Genetic haemochromatosis (GH) is a genetic disorder causing the body to absorb an excessive amount of iron from the diet: the iron is then deposited in various organs, mainly the liver, but also the heart, endocrine glands such as the pancreas, and joints. This is iron overload.
This short introductory video will help if you are new to GH.
Iron is stored in the marrow normally, but any excess is transported to the liver and then the other organs. Usually the liver stores a small amount of iron for the essential purpose of providing new red blood cells with iron (vital for health), however when excessive quantities of iron are stored in the liver it becomes damaged. Deposits of iron may also occur in other organs and joints, again causing damage.

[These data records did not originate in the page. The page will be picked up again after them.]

## src/rtl/seq_multiplier_pkg.sv

```systemverilog
//------------------------------------------------------------------------------
// seq_multiplier_pkg : state encoding and sizing helpers for iterative arithmetic
// Revision: 1.0
//------------------------------------------------------------------------------
`default_nettype none

package seq_multiplier_pkg;

  typedef enum logic [1:0] {
    S_IDLE = 2'd0,
    S_CALC = 2'd1,
    S_FIX  = 2'd2,
    S_DONE = 2'd3
  } state_e;

  // One extra bit so the iteration counter never wraps at WIDTH.
  function automatic int cnt_width(input int width);
    return $clog2(width) + 1;
  endfunction

endpackage

`default_nettype wire

```

## src/rtl/seq_multiplier_cla_adder.sv

```systemverilog
//------------------------------------------------------------------------------
// cla_adder : combinational adder, BLK-bit lookahead groups with rippled group carries
// Revision: 1.0
//------------------------------------------------------------------------------
`default_nettype none

module cla_adder #(
  parameter int WIDTH = 32,
  parameter int BLK   = 4
) (
  input  logic [WIDTH-1:0] a,
  input  logic [WIDTH-1:0] b,
  input  logic             cin,
  output logic [WIDTH-1:0] sum,
  output logic             cout
);

  localparam int NGRP = WIDTH / BLK;

  for (genvar gi = 0; gi < NGRP; gi++) begin : g_grp
    logic [BLK-1:0] gp;
    logic [BLK-1:0] gg;
    logic [BLK:0]   gcarry;
    logic           gcin;
    logic           gcout;
    logic           c_acc;
    logic           p_acc;

    if (gi == 0) begin : g_first
      assign gcin = cin;
    end else begin : g_rest
      assign gcin = g_grp[gi-1].gcout;
    end

    assign gp = a[gi*BLK +: BLK] ^ b[gi*BLK +: BLK];
    assign gg = a[gi*BLK +: BLK] & b[gi*BLK +: BLK];

    // Each bit carry is the flat OR-of-products over lower generates and the group carry-in.
    always_comb begin
      c_acc     = 1'b0;
      p_acc     = 1'b1;
      gcarry    = '0;
      gcarry[0] = gcin;
      for (int i = 1; i <= BLK; i++) begin
        c_acc = 1'b0;
        p_acc = 1'b1;
        for (int j = i - 1; j >= 0; j--) begin
          c_acc = c_acc | (p_acc & gg[j]);
          p_acc = p_acc & gp[j];
        end
        gcarry[i] = c_acc | (p_acc & gcin);
      end
    end

    assign sum[gi*BLK +: BLK] = gp ^ gcarry[BLK-1:0];
    assign gcout              = gcarry[BLK];
  end

  assign cout = g_grp[NGRP-1].gcout;

endmodule

`default_nettype wire

```

## src/rtl/seq_multiplier.sv

```systemverilog
//------------------------------------------------------------------------------
// seq_multiplier : shift-add WIDTH x WIDTH -> 2*WIDTH multiplier, signed/unsigned, valid/ready
// Revision: 1.0
//------------------------------------------------------------------------------
`default_nettype none

module seq_multiplier
  import seq_multiplier_pkg::*;
#(
  parameter int WIDTH   = 32,
  parameter int CLA_BLK = 4
) (
  input  logic               clk,
  input  logic               rst,
  input  logic               in_valid,
  output logic               in_ready,
  input  logic               signed_mode,
  input  logic [WIDTH-1:0]   multiplicand,
  input  logic [WIDTH-1:0]   multiplier,
  output logic               out_valid,
  input  logic               out_ready,
  output logic [2*WIDTH-1:0] product,
  output logic               busy
);

  localparam int CW = cnt_width(WIDTH);

  state_e             state_q, state_d;
  logic [WIDTH-1:0]   hi_q, hi_d;
  logic [WIDTH-1:0]   lo_q, lo_d;
  logic [WIDTH-1:0]   mag_a_q, mag_a_d;
  logic               neg_q, neg_d;
  logic [CW-1:0]      cnt_q, cnt_d;
  logic [2*WIDTH-1:0] product_q, product_d;

  logic [WIDTH-1:0]   a_mag, b_mag;
  logic [WIDTH-1:0]   add_b, add_sum;
  logic               add_c;
  logic [2*WIDTH-1:0] neg_sum;
  logic               neg_cout_unused;
  logic               accept;

  assign a_mag = (signed_mode && multiplicand[WIDTH-1]) ? (~multiplicand + WIDTH'(1)) : multiplicand;
  assign b_mag = (signed_mode && multiplier[WIDTH-1])   ? (~multiplier + WIDTH'(1))   : multiplier;

  assign add_b = lo_q[0] ? mag_a_q : '0;

  cla_adder #(.WIDTH(WIDTH), .BLK(CLA_BLK)) u_step_add (
    .a    (hi_q),
    .b    (add_b),
    .cin  (1'b0),
    .sum  (add_sum),
    .cout (add_c)
  );

  // Two's-complement negate of the full product: ~x + 1.
  cla_adder #(.WIDTH(2*WIDTH), .BLK(CLA_BLK)) u_neg_add (
    .a    (~{hi_q, lo_q}),
    .b    ({(2*WIDTH){1'b0}}),
    .cin  (1'b1),
    .sum  (neg_sum),
    .cout (neg_cout_unused)
  );

  assign in_ready  = (state_q == S_IDLE) || ((state_q == S_DONE) && out_ready);
  assign accept    = in_valid && in_ready;
  assign out_valid = (state_q == S_DONE);
  assign busy      = (state_q == S_CALC) || (state_q == S_FIX);
  assign product   = product_q;

  always_comb begin
    state_d   = state_q;
    hi_d      = hi_q;
    lo_d      = lo_q;
    mag_a_d   = mag_a_q;
    neg_d     = neg_q;
    cnt_d     = cnt_q;
    product_d = product_q;

    case (state_q)
      S_CALC: begin
        // Carry becomes the new HI MSB; the sum LSB shifts into LO as the multiplier retires.
        hi_d  = {add_c, add_sum[WIDTH-1:1]};
        lo_d  = {add_sum[0], lo_q[WIDTH-1:1]};
        cnt_d = cnt_q + CW'(1);
        if (cnt_q == CW'(WIDTH - 1)) begin
          state_d = S_FIX;
        end
      end
      S_FIX: begin
        product_d = neg_q ? neg_sum : {hi_q, lo_q};
        state_d   = S_DONE;
      end
      S_DONE: begin
        if (out_ready) begin
          state_d = S_IDLE;
        end
      end
      default: begin
        state_d = state_q;
      end
    endcase

    if (accept) begin
      mag_a_d = a_mag;
      neg_d   = signed_mode && (multiplicand[WIDTH-1] ^ multiplier[WIDTH-1]);
      hi_d    = '0;
      lo_d    = b_mag;
      cnt_d   = '0;
      state_d = S_CALC;
    end
  end

  always_ff @(posedge clk or posedge rst) begin
    if (rst) begin
      state_q   <= S_IDLE;
      hi_q      <= '0;
      lo_q      <= '0;
      mag_a_q   <= '0;
      neg_q     <= 1'b0;
      cnt_q     <= '0;
      product_q <= '0;
    end else begin
      state_q   <= state_d;
      hi_q      <= hi_d;
      lo_q      <= lo_d;
      mag_a_q   <= mag_a_d;
      neg_q     <= neg_d;
      cnt_q     <= cnt_d;
      product_q <= product_d;
    end
  end

endmodule

`default_nettype wire

```

## config.mk

```make
export PLATFORM = sky130hd
export DESIGN_NAME = seq_multiplier
export DESIGN_NICKNAME = d
export VERILOG_FILES = /design/src/rtl/seq_multiplier_pkg.sv /design/src/rtl/seq_multiplier_cla_adder.sv /design/src/rtl/seq_multiplier.sv
export SDC_FILE = /design/constraint.sdc
export NUM_CORES = 1
export LEC_CHECK = 0
export BUFFER_PORTS_ARGS = -buffer_cell sky130_fd_sc_hd__buf_2
export CORE_MARGIN = 5
export CORE_UTILIZATION = 59
export DETAILED_ROUTE_END_ITERATION = 10
export PLACE_DENSITY = 0.86
export SYNTH_ARGS = -nofsm -noshare
export SYNTH_HDL_FRONTEND = slang
export SYNTH_SLANG_ARGS = --single-unit
export TNS_END_PERCENT = 20
```

## constraint.sdc

```tcl
create_clock -name clk -period 6.6 [get_ports clk]
set_input_delay 0.99 -clock clk [delete_from_list [all_inputs] [get_ports clk]]
set_output_delay 0.99 -clock clk [all_outputs]
set_load 0.02 [all_outputs]
```

; ---- Word level (Yosys, flattened, before mapping)
; Cells that the tools add are included.
[totals]
ff_bits = 169
in_bits = 69
out_inout_bits = 67
wordCells = 434
[op_classes]
n_addsub = 3
n_eq_ne = 6
muxes = 14
bitwise_logic = 393
reduce_logical = 11
[op_table]
columns = operator, n
row1 = bitwise AND 1 bit, 273
row2 = two-way mux 32 bit, 7
row3 = bitwise XOR 4 bit, 32
row4 = bitwise OR 1 bit, 76
row5 = adder 32 x 1 -> 32 bit (second input constant), 2
row6 = two-way mux 64 bit, 1
row7 = NOT 32 bit, 2
row8 = NOT 64 bit, 1
row9 = bitwise AND 4 bit, 8
row10 = two-way mux 6 bit, 2
row11 = adder 6 x 1 -> 6 bit (second input constant), 1
row12 = == test 6 x 5 -> 1 bit (second input constant), 1
row13 = two-way mux 2 bit, 3
row14 = case mux 2 bit (3 select lines), 1
row15 = logical AND 1 bit, 5
row16 = == test 2 bit (second input constant), 2
row17 = nonzero test 4 bit, 1
row18 = != test 3 x 1 -> 1 bit (second input constant), 1
row19 = != test 3 x 2 -> 1 bit (second input constant), 1
row20 = AND reduction 3 bit, 1
row21 = == test 2 x 1 -> 1 bit (second input constant), 1
row22 = logical NOT 2 bit, 1
row23 = logical OR 1 bit, 2
row24 = nonzero test 2 bit, 1
row25 = bitwise XOR 1 bit, 1

; ---- Longest topological paths before layout
; Gate-level depths: netlist (run 1).
[logic_depth]
depth_word = 23
depth_mapped = 15
mapped_depth_nobuf = 13

; ---- Hierarchy
; Synthesis (run 1) repeated with hierarchy kept, for this count alone.
[unflattened]
hier_cells = 1479
hier_area_um2 = 13339.0
[modules_own_cells]
columns = mod, instances, cells_each, area_per_inst_um2, seq_area_each_um2
row1 = seq_multiplier, 1, 984, 9186.3, 4229.1
row2 = cla_adder at u_neg_add, 1, 334, 2810.2, 0.0
row3 = cla_adder at u_step_add, 1, 161, 1342.5, 0.0

; ---- Worst setup path before layout (run 1)
; OpenSTA, ideal clock, no wires.
[synth_timing]
path_kind = flip-flop to flip-flop
from = reg lo_q[0]
to = reg hi_q[23]
setup_time_ps = 132
arrival_ps = 3285
required_time_ps = 6468
path_slack_ps = 3183
stages_incl_launch_ff = 14
path_buffers = 2
synth_period_minus_slack_ps = 3417
path_cell_list = dfrtp_1 clkbuf_1 clkbuf_1 and2_1 ha_1 nand4_1 o22ai_1 o2111ai_1 a2111oi_0 nor2_1 o21ai_0 fa_1 mux2i_1 nor2_1
[synth_via]
elab_chain_cells = 19
word_cells_on_any_way = 80
classes_between = mux (3) / bitwise (77)
[synth_rtl]
columns = element, line_no
row1 = start: declaration, seq_multiplier.sv:30  ; logic [WIDTH-1:0] lo_q, lo_d;
row2 = start signal: assignment, seq_multiplier.sv:126  ; lo_q <= lo_d;
row3 = two-way mux 32 bit (*), seq_multiplier.sv:46  ; assign add_b = lo_q[0] ? mag_a_q : '0;
row4 = bitwise XOR 4 bit / bitwise AND 4 bit (equally long branches), "seq_multiplier_cla_adder.sv:35, seq_multiplier_cla_adder.sv:36"
row5 = bitwise AND 1 bit (on tied branches), "seq_multiplier_cla_adder.sv:48, seq_multiplier_cla_adder.sv:49"
row6 = "bitwise OR 1 bit, or another cell as far along", seq_multiplier_cla_adder.sv:48  ; c_acc = c_acc | (p_acc & gg[j]);
row7 = bitwise OR 1 bit / bitwise AND 1 bit (equally long branches), seq_multiplier_cla_adder.sv:48
row8 = bitwise OR 1 bit, seq_multiplier_cla_adder.sv:48
row9 = bitwise AND 1 bit, seq_multiplier_cla_adder.sv:51  ; gcarry[i] = c_acc | (p_acc & gcin);
row10 = bitwise OR 1 bit, seq_multiplier_cla_adder.sv:51
row11 = [3 not listed], --
row12 = bitwise OR 1 bit, seq_multiplier_cla_adder.sv:51
row13 = bitwise AND 1 bit, seq_multiplier_cla_adder.sv:51
row14 = bitwise OR 1 bit, seq_multiplier_cla_adder.sv:51
row15 = bitwise AND 1 bit, seq_multiplier_cla_adder.sv:51
row16 = bitwise OR 1 bit, seq_multiplier_cla_adder.sv:51
row17 = bitwise XOR 4 bit (*), seq_multiplier_cla_adder.sv:55  ; assign sum[gi*BLK +: BLK] = gp ^ gcarry[BLK-1:0];
row18 = two-way mux 32 bit (*), seq_multiplier.sv:80  ; case (state_q)
row19 = two-way mux 32 bit (*), seq_multiplier.sv:104  ; if (accept) begin
row20 = end signal: assignment, seq_multiplier.sv:125  ; hi_q <= hi_d;
row21 = end: declaration, seq_multiplier.sv:29  ; logic [WIDTH-1:0] hi_q, hi_d;
; Mark *: on every way between the ends. The rest lies on a longest branch, timed or not. The select of a mux whose other input is x is not followed.
; A chain may end at the register's enable or synchronous reset.

; ---- Worst setup path after layout (run 1)
; Same ends and word-level chain as after synthesis.

==> out/results.ini, run 1 <==
[outcome]
status = completed

[layout]
drive_gt1_share_pct = 14.8
utilization_pct = 67.8
stdcell_count = 1550
nets = 1444
syn_to_final_growth_pct = 12.6

[die]
initial_core_util_pct = 60.2
core_sq_mm = 0.0180
num_rows = 49
design.die.area_sq_mm = 0.0212
die_x_um = 146
io_pins = 136
die_y_um = 146

[critical_path]
crit_chain = buf_4, and2_1, ha_1, and4_1, o2111ai_1, a2111oi_0, nor2_1, o21ai_0, fa_1, mux2i_1, nor2_1
crit_slowest_cell = a2111oi_0
arrival_ns = 4.15
start_kind = flip-flop
critPathMostFrequentCell = nor2_1
cp.required_ns = 6.89
setup.worst_path.class = flip-flop to flip-flop
end_kind = flip-flop
cp_max_fo = 27
critPathMaxStageDelay_ns = 0.92

[logic_synthesis]
yosysWarnings = 0
synth_edf_count = 0
async_flop_share_pct = 100
avgSynthCellArea_sq_um = 8.98
synth_nets = 1344
yosysTopAreaCell = dfrtp_1
synth_common_cells = 169 x dfrtp_1, 129 x nor2_1, 112 x nand2_1, 106 x a21oi_1, 94 x o21ai_0
synth_flop_cell = dfrtp_1
syn-instance-count = 1209
yosysTopAreaCellShare_pct = 39.0
syn_area_sq_mm = 0.0109
ys_seq_area_share_pct = 39.0
yosysMostFrequentCell = dfrtp_1
yosys-top-cells-area = dfrtp_1 39%, ha_1 6.7%, xor2_1 5.8%
synth_seq_cells = 169
ys_types = 58

[sta]
worstMarginPinSlew_ns = 1.20
relSlewSlack_pct = 19.7
holdWs_ns = 0.471
rsz0062_at_grt = no
fin_crit_ns = 3.86
max_clock_freq_mhz = 259
setup_viol = 0
fin_tns_setup_ns = 0
finalHoldViolCount = 0
finClkSkew_ns = 0.00844
finalCritPeriodShare_pct = 58.5
drv_slew = 0

[detailed_routing]
drt_first_iter_violations = 668
wl_met1_mm = 11.5
totalWireLength_mm = 25.5
firstDrtPassIters = 5
num_vias = 9030
dr_wl_met3_mm = 1.41
ant_nets = 0
wl_met2_mm = 11.9
via_per_inst = 5.83
routed.top_layer = met4
drcViolationCount = 0
wl_per_cell_um = 16.4

[clock_network]
cts_tree = done
cts_root_buf = clkbuf_16
cts_buffers = 17
ctsHtreeMaxLevel = 4
path_clk_slew_ns = 0.06
clkSinkCount = 169
post_cts.repair.setup_buffers = 0
hold_buffers = 0
cts-resized-gates = 0
clock_latency_ns = 0.43
clk_path_buf_depth = 2

[place]
hpwlAfterDp_mm = 18.0
io_buffers = 135
gp_congestion = 0.910
dp_cells = 1519

[power_and_ir_drop]
p_sw_w = 0.00266
irDropWorstVdd_v = 0.000331
switching_share_pct = 44.5
combPwrFrac_pct = 48.6
p_leak_nw = 5.62
finalPower_w = 0.00599
power_frac_seq_pct = 34.4
p_clk_share_pct = 17.0
intPower_w = 0.00332
p_per_area_mw_per_mm2 = 490

[global_routing]
grt_max_degree = 111
grt_use_total_pct = 24.2
grt_pass1_wl_mm = 42.9
grt.overflow.total = 0
grt_pass1_vias = 8736
antenna_found_initial = 1

[min_path]
worstHoldPathType = flip-flop to flip-flop

[run]
cap_violations = 0

[path summary, 6_finish.rpt]
path                        startpoint           to  slack (ns)  cells after the start
max                            lo_q[0]     hi_q[23]        2.74                     11
min                        mag_a_q[26]  mag_a_q[26]        0.47                      2
max reg2reg                    lo_q[0]     hi_q[23]        2.74                     11
min reg2reg                mag_a_q[26]  mag_a_q[26]        0.47                      2
max in group asynchronous          rst     lo_q[29]        4.44                      3
min in group asynchronous          rst   product[8]        0.78                      2
[flip-flops by register name, indices dropped and copies added, names as in the netlist]
name and cells:
hi_q 32, lo_q 32, product 64, mag_a_q 32, cnt_q 6, state_q 2, neg_q 1
[stage by stage]
stage	area (sq um)	setup WS, ns
after floorplan	10900	1.03
after global placement	11600	2.92
after detailed placement	11600	2.86
after CTS	12200	2.81
after global routing	12200	2.54
final	12200	2.74
[layout make-up]
type                       instances  area [sq um]
sequential                       169          4230
clock buffer                      21           470
inverter                          39           151
fill                            1398          5800
clock inverter                     9           123
timing repair buffer             141           721
multi-input combinational        941          6240
tap                              229           287
antenna                            1          2.50
[per-layer routing]
metal  vias to the layer above  track usage (%)
met2                       305             39.1
met3                        48             3.92
li1                       4416                -
met5                         -                0
met4                         0             8.40
met1                      4261             33.4
[cell families after synthesis]
group,synth area share (%)
DFF,39.0
xor gates and xnor gates,9.84
adders and majority gates,8.16
muxes,5.46
and+or+nand+nor,18.7
AOI/OAI and AO/OA,15.1
buffers and inverters,3.80
[critical path: cells and delay by family (launching register included)]
kind / cells / cell delay (ns)
muxes: 1 / 0.14
AOI/OAI and AO/OA: 3 / 1.49
adders and majority gates: 2 / 0.79
and+or+nand+nor: 4 / 0.56
DFF: 1 / 0.47
buffers and inverters: 1 / 0.26
[cells in the final DEF (no fill, tap or decap), types with 12 or more instances in the layout]
cell type  count
xor2_1        72
nor3_1        24
clkbuf_16     17
dfrtp_1      168
and2_1        38
nor2_1       129
a211oi_1      12
nor2b_1       21
o21ai_0       94
nand2_1      111
nor4_1        15
a21o_1        12
inv_1         38
mux2i_1       57
xnor2_1       50
nand3_1       17
buf_2        135
ha_1          56
a21oi_1      106
o31ai_1       16
or3_1         14
[power groups by stage]
stage                     registers (W)  logic, W  clock network (W)
after floorplan                 0.00213   0.00202                  0
after global placement          0.00203   0.00277                  0
after detailed placement        0.00206   0.00288                  0
after CTS                       0.00205   0.00291            0.00103
after global routing            0.00214   0.00326            0.00107
final                           0.00206   0.00291            0.00102
Note: power is estimated with default switching activity, not from simulation.
==> run 2, diff against run 1 <==
Clock period 6.6 ns to 3.8 ns, I/O delays scaled along.
==> out/results.ini, run 2 (synthesized netlist as in run 1, its figures left out) <==
[critical_path]
start_kind = flip-flop
r2r_cells = 12
timing.rr.start = lo_q[0]
setup.worst_path.class = flip-flop to flip-flop
critPathMostFrequentCell = nor2_1
r2r-end = hi_q[23]
critPathMaxStageDelay_ns = 0.54
end_kind = flip-flop
cp_max_fo = 17
cp.required_ns = 4.11
arrival_ns = 3.75
crit_slowest_cell = a2111oi_1
crit_chain = and2_1, ha_1, nand4_1, o22ai_1, o2111ai_1, a2111oi_1, buf_4, nor2_1, o21ai_1, fa_1, mux2i_1, nor2_1
r2r_slack_ns = 0.35

[layout]
largest_reg_flops = 64
ff_latch_area_sq_mm = 0.00423
syn_to_final_growth_pct = 13.2
nets = 1449
fillers = 1364
final_common_cell = dfrtp_1
fin_area_sq_mm = 0.0123
multi_input_area_sq_mm = 0.00624
drive_gt1_share_pct = 14.9
mostFrequentLayoutCells = 167 x dfrtp_1, 135 x buf_2, 129 x nor2_1, 111 x nand2_1, 106 x a21oi_1
stdcell_count = 1556

[global_routing]
grt_use_total_pct = 24.6
grt.overflow.total = 0
grt_max_degree = 170
grt_pass1_wl_mm = 43.6
grt_pass1_vias = 9074
antenna_found_initial = 2

[die]
io_pins = 136
core_sq_mm = 0.0180
initial_core_util_pct = 60.2
design.die.area_sq_mm = 0.0212
die_y_um = 146
num_rows = 49
die_x_um = 146

[run]
cap_violations = 0

[detailed_routing]
drt_first_iter_violations = 690
num_vias = 9149
firstDrtPassIters = 5
ant_nets = 0
drcViolationCount = 0
wl_per_cell_um = 16.5
totalWireLength_mm = 25.6
via_per_inst = 5.88

[place]
dp_cells = 1524
gp_congestion = 0.933
placed_cell_area_sq_mm = 0.0117
dp_slack_ns = 0.0578
hpwlAfterDp_mm = 18.5
io_buffers = 135

[sta]
drv_slew = 0
relSlewSlack_pct = 17.4
fin_crit_ns = 3.45
finClkSkew_ns = 0.00758
fin_tns_setup_ns = 0
finalHoldViolCount = 0
finalCritPeriodShare_pct = 90.7
setup_viol = 0
worstMarginPinSlew_ns = 1.24
max_clock_freq_mhz = 290
rsz0062_at_grt = no
worst_slack_ns = 0.354

[power_and_ir_drop]
combPwrFrac_pct = 48.6
intPower_w = 0.00581
finalPower_w = 0.0105
p_leak_nw = 5.63
switching_share_pct = 44.5
p_clk_share_pct = 17.0
irDropWorstVdd_v = 0.000534
power_frac_seq_pct = 34.4
p_sw_w = 0.00465
p_per_area_mw_per_mm2 = 851

[clock_network]
hold_buffers = 0
cts_tree = done
clk_path_buf_depth = 2
ctsHtreeMaxLevel = 4
cts-resized-gates = 0
cts_buffers = 17
post_cts.repair.setup_buffers = 0
path_clk_slew_ns = 0.06
clkSinkCount = 169
cts_root_buf = clkbuf_16
clock_latency_ns = 0.43

[min_path]
worstHoldPathType = input pin to async pin

[outcome]
status = completed

## run 2: cell count changes in the layout (fill, tap and decap cells not counted), sizes merged
cell	before	now
bufinv	3	4
clkinvlp	1	3
diode	1	2
buf	141	146
clkinv	5	3
inv	39	38
## run 2: power groups by stage
stage	Sequential, W	Combinational [W]	Clock (W)
global placement	0.00356	0.00482	0
global route	0.00374	0.00569	0.00187
floorplan	0.00369	0.00351	0
CTS	0.00358	0.00510	0.00179
finish	0.00360	0.00508	0.00178
detailed placement	0.00360	0.00503	0
## run 2: through the flow
step | utilization, % | hold slack [ns]
finish | 68.2 | 0.246
global route | 68.2 | 0.392
CTS | 68.1 | 0.400
detailed placement | 64.9 | 0.467
global placement | 64.9 | 0.450
floorplan | - | 0.438
## run 2: worst max-delay path by stage
| stage | slack (ns) | to | cells after the start | start |
|---|---|---|---|---|
| 2_1_floorplan | 0.38 | hi_q[23] | 13 | lo_q[0] |
| 3_3_place_gp | 0.18 | hi_q[23] | 12 | lo_q[0] |
| 4_1_cts | 0.05 | hi_q[23] | 12 | lo_q[0] |
| 6_report | 0.35 | hi_q[23] | 12 | lo_q[0] |
| 3_5_place_dp | 0.06 | hi_q[23] | 12 | lo_q[0] |
| 5_1_grt | 0.12 | hi_q[28] | 13 | lo_q[0] |
## run 2: final cells by class
| type | count | area share (%) |
|---|---|---|
| Clock inverter | 9 | 1.22 |
| Timing Repair Buffer | 146 | 6.37 |
| Inverter | 39 | 1.22 |
| Antenna cell | 2 | 0.0407 |
| Tap cell | 229 | 2.33 |
| Multi-Input combinational cell | 941 | 50.8 |
| Clock buffer | 21 | 3.58 |
| Sequential cell | 169 | 34.4 |
## run 2: critical path: cells and delay by family (launching register included)
kind / cells / cell delay (ns)
buffers and inverters: 1 / 0.21
AO/OA/AOI/OAI: 4 / 1.25
multiplexers: 1 / 0.15
adder cells (fa/ha/maj): 2 / 0.80
AND/OR/NAND/NOR: 4 / 0.39
flip-flops: 1 / 0.52
## run 2: routing by layer
layer  share of wire, %  global-route usage (%)
met1                 43                    32.1
met2                 48                    40.4
met3                6.3                    5.17
met4                2.5                    9.19
met5                  0                       0
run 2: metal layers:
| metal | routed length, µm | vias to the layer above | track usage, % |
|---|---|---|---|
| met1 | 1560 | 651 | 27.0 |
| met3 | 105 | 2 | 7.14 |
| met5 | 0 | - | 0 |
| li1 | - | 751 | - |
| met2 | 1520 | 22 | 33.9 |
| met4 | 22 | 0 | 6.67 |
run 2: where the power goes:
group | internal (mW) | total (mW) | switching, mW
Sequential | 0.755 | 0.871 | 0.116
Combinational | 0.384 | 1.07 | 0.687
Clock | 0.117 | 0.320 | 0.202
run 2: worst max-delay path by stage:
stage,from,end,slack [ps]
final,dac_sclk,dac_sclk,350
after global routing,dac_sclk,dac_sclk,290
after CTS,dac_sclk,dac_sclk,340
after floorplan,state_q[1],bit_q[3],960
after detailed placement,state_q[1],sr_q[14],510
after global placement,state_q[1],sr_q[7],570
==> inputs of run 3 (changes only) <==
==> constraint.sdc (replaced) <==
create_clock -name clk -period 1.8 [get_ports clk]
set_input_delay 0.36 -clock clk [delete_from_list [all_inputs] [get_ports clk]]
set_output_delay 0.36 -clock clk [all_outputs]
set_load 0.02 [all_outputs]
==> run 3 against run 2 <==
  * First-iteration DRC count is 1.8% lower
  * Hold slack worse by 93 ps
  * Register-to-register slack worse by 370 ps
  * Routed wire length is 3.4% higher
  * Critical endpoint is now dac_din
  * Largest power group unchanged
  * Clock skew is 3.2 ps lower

For a long time it was believed that the disorder was rare, so GH was seldom considered as a possible diagnosis. However, recent surveys of people of Northern European origin have shown a prevalence of the gene flaws that can lead to iron overload in the order of 1 in 200. These people are much more likely to be at risk of develop haemochromatosis, thus GH is now recognised as being one of the most common genetic disorders.
Iron overload as a result of haemochromatosis comes about because the body continually absorbs more iron from the diet than it needs. The body is then unable to rid itself of the excess, which slowly builds up over a number of years and damages the organs where it is stored. In HFE (Type 1) haemochromatosis it is rare for iron to build up to a damaging level in childhood, and in fact it often does not happen for several decades. Children can however overload iron as a result of Type 2 (Juvenile) haemochromatosis.
The underlying cause is the inheritance of a mutated gene. The faulty gene stops the normal body iron control working properly. A faulty gene, and therefore haemochromatosis, can only be inherited. Haemochromatosis cannot be “caught” from somebody else.
Although haemochromatosis is closely associated with one particular gene mutation, not everybody who has inherited that gene mutation will develop iron overload; indeed the proportion of people that do so may be quite small. Other factors must be involved, but it is not yet known what they are. The proportion of people with the gene flaws who go on to develop iron overload is called penetrance. There is uncertainty as to what this might be on average or what other factors play a part.
A normal man has about 4 grams (g) of iron in his body and a normal woman about 3.5g, mostly found in haemoglobin in the red cells of the blood. Up to 1g is stored in the tissues and may be used to make new haemoglobin if required. With haemochromatosis it is this amount stored in the tissues, the storage iron, which becomes excessive. Overload is said to occur in individuals when their stored iron rises to 5g or more; it may rise to 40g.